Tidak ada korelasi yang signifikan antara ukuran laboratorium yang diukur dan nilai elektrofisiologis
dalam penelitian ini, tetapi kurangnya korelasi antara urea darah, kreatinin, dan indeks biokimia
lainnya dan pengukuran elektrofisiologi tidak sepenuhnya konsisten dengan penelitian sebelumnya.
(Misalnya, dalam penelitian sebelumnya oleh Evers et al. [15], tingkat BUN yang tinggi secara
signifikan berkorelasi dengan penurunan latensi P300 pada pasien ESRD yang dialisis.) Sebaliknya,
dalam sebuah penelitian oleh Marsh et al., [21] tidak ada korelasi yang signifikan antara kreatinin
serum dan kadar BUN dan salah satu tindakan ERP pada pasien yang dialisis. Studi telah
menunjukkan bahwa hubungan antara BUN dan tingkat kreatinin dan fungsi elektrofisiologi adalah
kompleks dan mungkin terkait dengan arah dan laju perubahan nilai-nilai ini daripada tingkat
absolut.[24] Selain itu, telah terlihat bahwa variasi BUN dan kreatinin yang dihasilkan dari perubahan
sistematis dalam rejimen hemodialisis tidak selalu dikaitkan dengan perubahan elektrofisiologis.[25]
Dalam penelitian ini, tidak ada korelasi yang signifikan antara hemoglobin dengan P3ERPs. Dengan
demikian, temuan bahwa latensi P300 meningkat oleh hemoglobin rendah pada tingkat pasien yang
dialisis seperti yang disarankan oleh peneliti lain [22,26] tidak terlihat dalam penelitian kami. Pasien
dialisis kami menunjukkan kadar hemoglobin yang lebih rendah tetapi tidak ada anemia berat (rata-
rata Hb 9,2 gm %), karena pasien ini telah dikeluarkan (Hb <7gm%). Ini mungkin menjelaskan
mengapa kami tidak menemukan korelasi yang signifikan dari latensi P300 dengan hemoglobin, tidak
seperti penelitian terbaru dengan tingkat rata-rata hemoglobin 7,5g/dL[26].

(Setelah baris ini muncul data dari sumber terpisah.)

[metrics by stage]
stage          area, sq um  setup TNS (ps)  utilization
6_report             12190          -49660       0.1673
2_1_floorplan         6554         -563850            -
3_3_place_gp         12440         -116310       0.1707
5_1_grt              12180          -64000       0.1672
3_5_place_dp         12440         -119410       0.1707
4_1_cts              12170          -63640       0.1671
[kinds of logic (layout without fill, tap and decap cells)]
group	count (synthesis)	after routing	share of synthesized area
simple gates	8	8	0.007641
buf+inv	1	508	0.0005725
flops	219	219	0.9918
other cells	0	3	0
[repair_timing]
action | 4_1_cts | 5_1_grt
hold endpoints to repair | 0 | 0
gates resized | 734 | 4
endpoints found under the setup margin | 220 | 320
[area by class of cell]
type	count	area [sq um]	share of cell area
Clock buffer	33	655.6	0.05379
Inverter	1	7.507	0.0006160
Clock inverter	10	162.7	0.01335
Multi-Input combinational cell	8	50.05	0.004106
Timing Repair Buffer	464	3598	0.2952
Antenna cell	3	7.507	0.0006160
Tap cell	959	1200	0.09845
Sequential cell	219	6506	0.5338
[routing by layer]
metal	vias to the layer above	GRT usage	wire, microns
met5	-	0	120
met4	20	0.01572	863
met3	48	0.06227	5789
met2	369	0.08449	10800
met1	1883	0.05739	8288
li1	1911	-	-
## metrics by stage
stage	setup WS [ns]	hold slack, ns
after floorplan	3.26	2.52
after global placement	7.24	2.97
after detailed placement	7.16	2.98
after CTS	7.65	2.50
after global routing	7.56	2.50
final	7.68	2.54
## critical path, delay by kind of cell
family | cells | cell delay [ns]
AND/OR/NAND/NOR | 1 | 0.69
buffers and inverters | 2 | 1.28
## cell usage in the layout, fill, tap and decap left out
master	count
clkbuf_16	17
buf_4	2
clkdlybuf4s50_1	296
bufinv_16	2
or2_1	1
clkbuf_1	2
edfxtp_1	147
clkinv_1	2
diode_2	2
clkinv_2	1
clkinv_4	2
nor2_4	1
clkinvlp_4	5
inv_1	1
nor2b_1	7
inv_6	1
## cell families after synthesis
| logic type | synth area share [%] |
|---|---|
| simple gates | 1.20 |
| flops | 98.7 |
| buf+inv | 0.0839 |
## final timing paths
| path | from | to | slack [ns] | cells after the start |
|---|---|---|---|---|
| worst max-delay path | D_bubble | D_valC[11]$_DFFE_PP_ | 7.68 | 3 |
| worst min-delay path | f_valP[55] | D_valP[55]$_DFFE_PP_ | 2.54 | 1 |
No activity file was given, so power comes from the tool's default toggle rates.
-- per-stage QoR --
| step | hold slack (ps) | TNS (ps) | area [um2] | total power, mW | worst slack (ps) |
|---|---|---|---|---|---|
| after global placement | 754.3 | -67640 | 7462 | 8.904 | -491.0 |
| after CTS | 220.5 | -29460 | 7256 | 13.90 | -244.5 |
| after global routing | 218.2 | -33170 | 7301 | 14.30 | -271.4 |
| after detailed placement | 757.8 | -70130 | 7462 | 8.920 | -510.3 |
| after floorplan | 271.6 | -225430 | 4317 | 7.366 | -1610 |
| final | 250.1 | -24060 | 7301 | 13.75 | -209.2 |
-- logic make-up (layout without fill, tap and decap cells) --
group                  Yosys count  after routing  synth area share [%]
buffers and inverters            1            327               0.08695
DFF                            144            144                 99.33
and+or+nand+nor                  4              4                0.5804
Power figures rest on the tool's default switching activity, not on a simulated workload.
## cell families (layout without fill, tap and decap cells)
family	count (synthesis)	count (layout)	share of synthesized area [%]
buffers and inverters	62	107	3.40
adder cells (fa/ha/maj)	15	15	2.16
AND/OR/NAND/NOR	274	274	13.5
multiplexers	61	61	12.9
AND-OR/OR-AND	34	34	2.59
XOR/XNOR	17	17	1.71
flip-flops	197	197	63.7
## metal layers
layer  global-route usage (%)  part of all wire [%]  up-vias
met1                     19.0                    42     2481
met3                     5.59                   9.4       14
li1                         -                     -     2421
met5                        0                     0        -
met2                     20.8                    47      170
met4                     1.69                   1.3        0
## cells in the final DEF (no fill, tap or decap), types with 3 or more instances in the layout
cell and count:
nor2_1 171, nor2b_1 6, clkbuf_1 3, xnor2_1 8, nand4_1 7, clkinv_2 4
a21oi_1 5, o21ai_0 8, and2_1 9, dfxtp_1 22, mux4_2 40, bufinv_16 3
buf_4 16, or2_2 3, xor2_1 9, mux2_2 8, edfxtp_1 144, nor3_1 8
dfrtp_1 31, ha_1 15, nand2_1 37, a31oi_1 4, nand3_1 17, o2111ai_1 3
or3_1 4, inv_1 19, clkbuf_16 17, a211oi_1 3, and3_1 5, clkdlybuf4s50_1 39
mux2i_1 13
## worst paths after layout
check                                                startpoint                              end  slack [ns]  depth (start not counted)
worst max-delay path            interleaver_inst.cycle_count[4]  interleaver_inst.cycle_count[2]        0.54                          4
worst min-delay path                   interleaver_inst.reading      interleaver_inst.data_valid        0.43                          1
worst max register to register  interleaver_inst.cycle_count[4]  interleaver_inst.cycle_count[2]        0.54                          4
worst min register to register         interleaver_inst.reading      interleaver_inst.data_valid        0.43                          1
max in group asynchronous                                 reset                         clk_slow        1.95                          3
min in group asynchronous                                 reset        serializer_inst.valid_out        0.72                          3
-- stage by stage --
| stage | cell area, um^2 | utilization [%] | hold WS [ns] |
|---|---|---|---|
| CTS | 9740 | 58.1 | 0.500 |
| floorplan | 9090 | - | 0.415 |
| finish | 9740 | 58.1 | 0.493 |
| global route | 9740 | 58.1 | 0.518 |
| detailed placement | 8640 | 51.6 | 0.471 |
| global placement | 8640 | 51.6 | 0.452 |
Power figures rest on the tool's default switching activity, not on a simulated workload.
==> /design/flow/design.v <==
module dmx_tx
(
	input	wire			rst_n,				 
	input	wire			clk,				 
	input	wire			baudEn,				 
	input	wire			avail,				 
	input	wire	[8:0]	data,				 
	output	reg				ack,				 
	output	reg				txd					 
);
localparam TXIDLE = 0, TXBRK = 1, TXMAB = 2, TXDAT = 3;
reg [1:0] txbusy;								 
reg [4:0] bitnum;								 
reg [3:0] ph;									 
reg	[9:0] txdata;								 
always @ (posedge clk or negedge rst_n)
begin
	if (!rst_n)
	begin
		ack <= 0;
		txd <= 1;
		txbusy <= 0;
		bitnum <= 0;
		ph <= 0;
		txdata <= 0;
	end
	else
	begin
		ack <= 0;
		if (baudEn)
		begin
			case (txbusy)
				TXIDLE: begin
					if (avail)
					begin
						ack <= 1;
						txd <= 0;
						bitnum <= 0;
						ph <= 0;
						txdata <= { 2'b11, data[7:0] };
						if (data[8])
						begin
							txbusy <= TXBRK;
						end
						else
						begin
							txbusy <= TXDAT;
						end
					end
				end
				TXBRK: begin
					ph <= ph + 1;
					if (ph == 15) 
					begin
						bitnum <= bitnum + 1;
						if (bitnum == 22)
						begin
							txd <= 1;
							bitnum <= 0;
							txbusy <= TXMAB;
						end
					end
				end
				TXMAB: begin
					ph <= ph + 1;
					if (ph == 15) 
					begin
						bitnum <= bitnum + 1;
					end
					if ((bitnum == 2) && (ph == 14))
					begin
						txbusy <= TXIDLE;
					end
				end
				TXDAT: begin
					ph <= ph + 1;
					if (ph == 15) 
					begin
						if (bitnum >= 10)
						begin
							if (avail)
							begin
								ack <= 1;
								txd <= 0;
								bitnum <= 0;
								ph <= 0;
								txdata <= { 2'b11, data[7:0] };
								if (data[8])
								begin
									txbusy <= TXBRK;
								end
								else
								begin
									txbusy <= TXDAT;
								end
							end
							else
							begin
								txd <= 1;
								bitnum <= 0;
								ph <= 0;
								txbusy <= TXIDLE;
							end
						end
						else
						begin
							txd <= txdata[0];
							txdata <= { 1'b1, txdata[9:1] };
							bitnum <= bitnum + 1;
							ph <= 0;
						end
					end
				end
			endcase
		end
	end
end
endmodule
==> /design/flow/run.sh <==
#!/bin/bash
# OpenROAD 26Q1-2900-gdf79404cd8, Yosys 0.63+post, stock flow scripts
make -C /OpenROAD-flow-scripts/flow DESIGN_CONFIG=/design/flow/config.mk WORK_HOME=/design/flow/orfs finish
==> /design/flow/config.mk <==
export PLATFORM = sky130hd
export DESIGN_NAME = dmx_tx
export DESIGN_NICKNAME = dmx_tx
export VERILOG_FILES = /design/flow/design.v
export SDC_FILE = /design/flow/constraint.sdc
export NUM_CORES = 4
export LEC_CHECK = 1
export CORE_AREA = 10 10 97 97
export DIE_AREA = 0 0 107 107
==> /design/flow/constraint.sdc <==
current_design dmx_tx

set clk_period 5.5
set clk_io_pct 0.2

create_clock -name clk0 -period $clk_period [get_ports {clk}]

set non_clock_inputs [all_inputs -no_clocks]
set_input_delay [expr $clk_period * $clk_io_pct] -clock clk0 $non_clock_inputs
set_output_delay [expr $clk_period * $clk_io_pct] -clock clk0 [all_outputs]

Pasien kami menerima pengiriman dialisis yang biasanya dianggap memadai untuk negara
berkembang seperti negara kami, meskipun mungkin tidak memenuhi tingkat kecukupan dialisis saat
ini di negara maju. Bahkan kemudian, latensi P3 setelah dialisis sebanding dengan kontrol.
Tampaknya disfungsi neuropsikologis sembuh pada beberapa tingkat ambang kecukupan
hemodialisis, meskipun tidak berkelanjutan. Terbukti studi yang dirancang untuk memperkirakan
tingkat kecukupan yang tepat ini mungkin tidak layak secara etis.

Data kami menunjukkan bahwa fungsi kognitif yang diukur dengan ERP meningkat segera setelah
hemodialisis. Tidak ada korelasi peningkatan ini dengan parameter laboratorium yang diukur,
menunjukkan bahwa etiopatogenesis disfungsi kognitif ini kompleks. Oleh karena itu, satu sesi
hemodialisis meningkatkan fungsi kognitif pada pasien ESRD mungkin dengan menghilangkan racun
uremik yang mungkin memerlukan teknik pemeriksaan biokimia khusus. Studi tambahan mungkin
diperlukan untuk menjelaskan berbagai faktor yang menyebabkan disfungsi kognitif pada pasien ini.
Berbagai strategi perlu dirancang dan dievaluasi untuk perbaikan disfungsi kognitif pada CKD.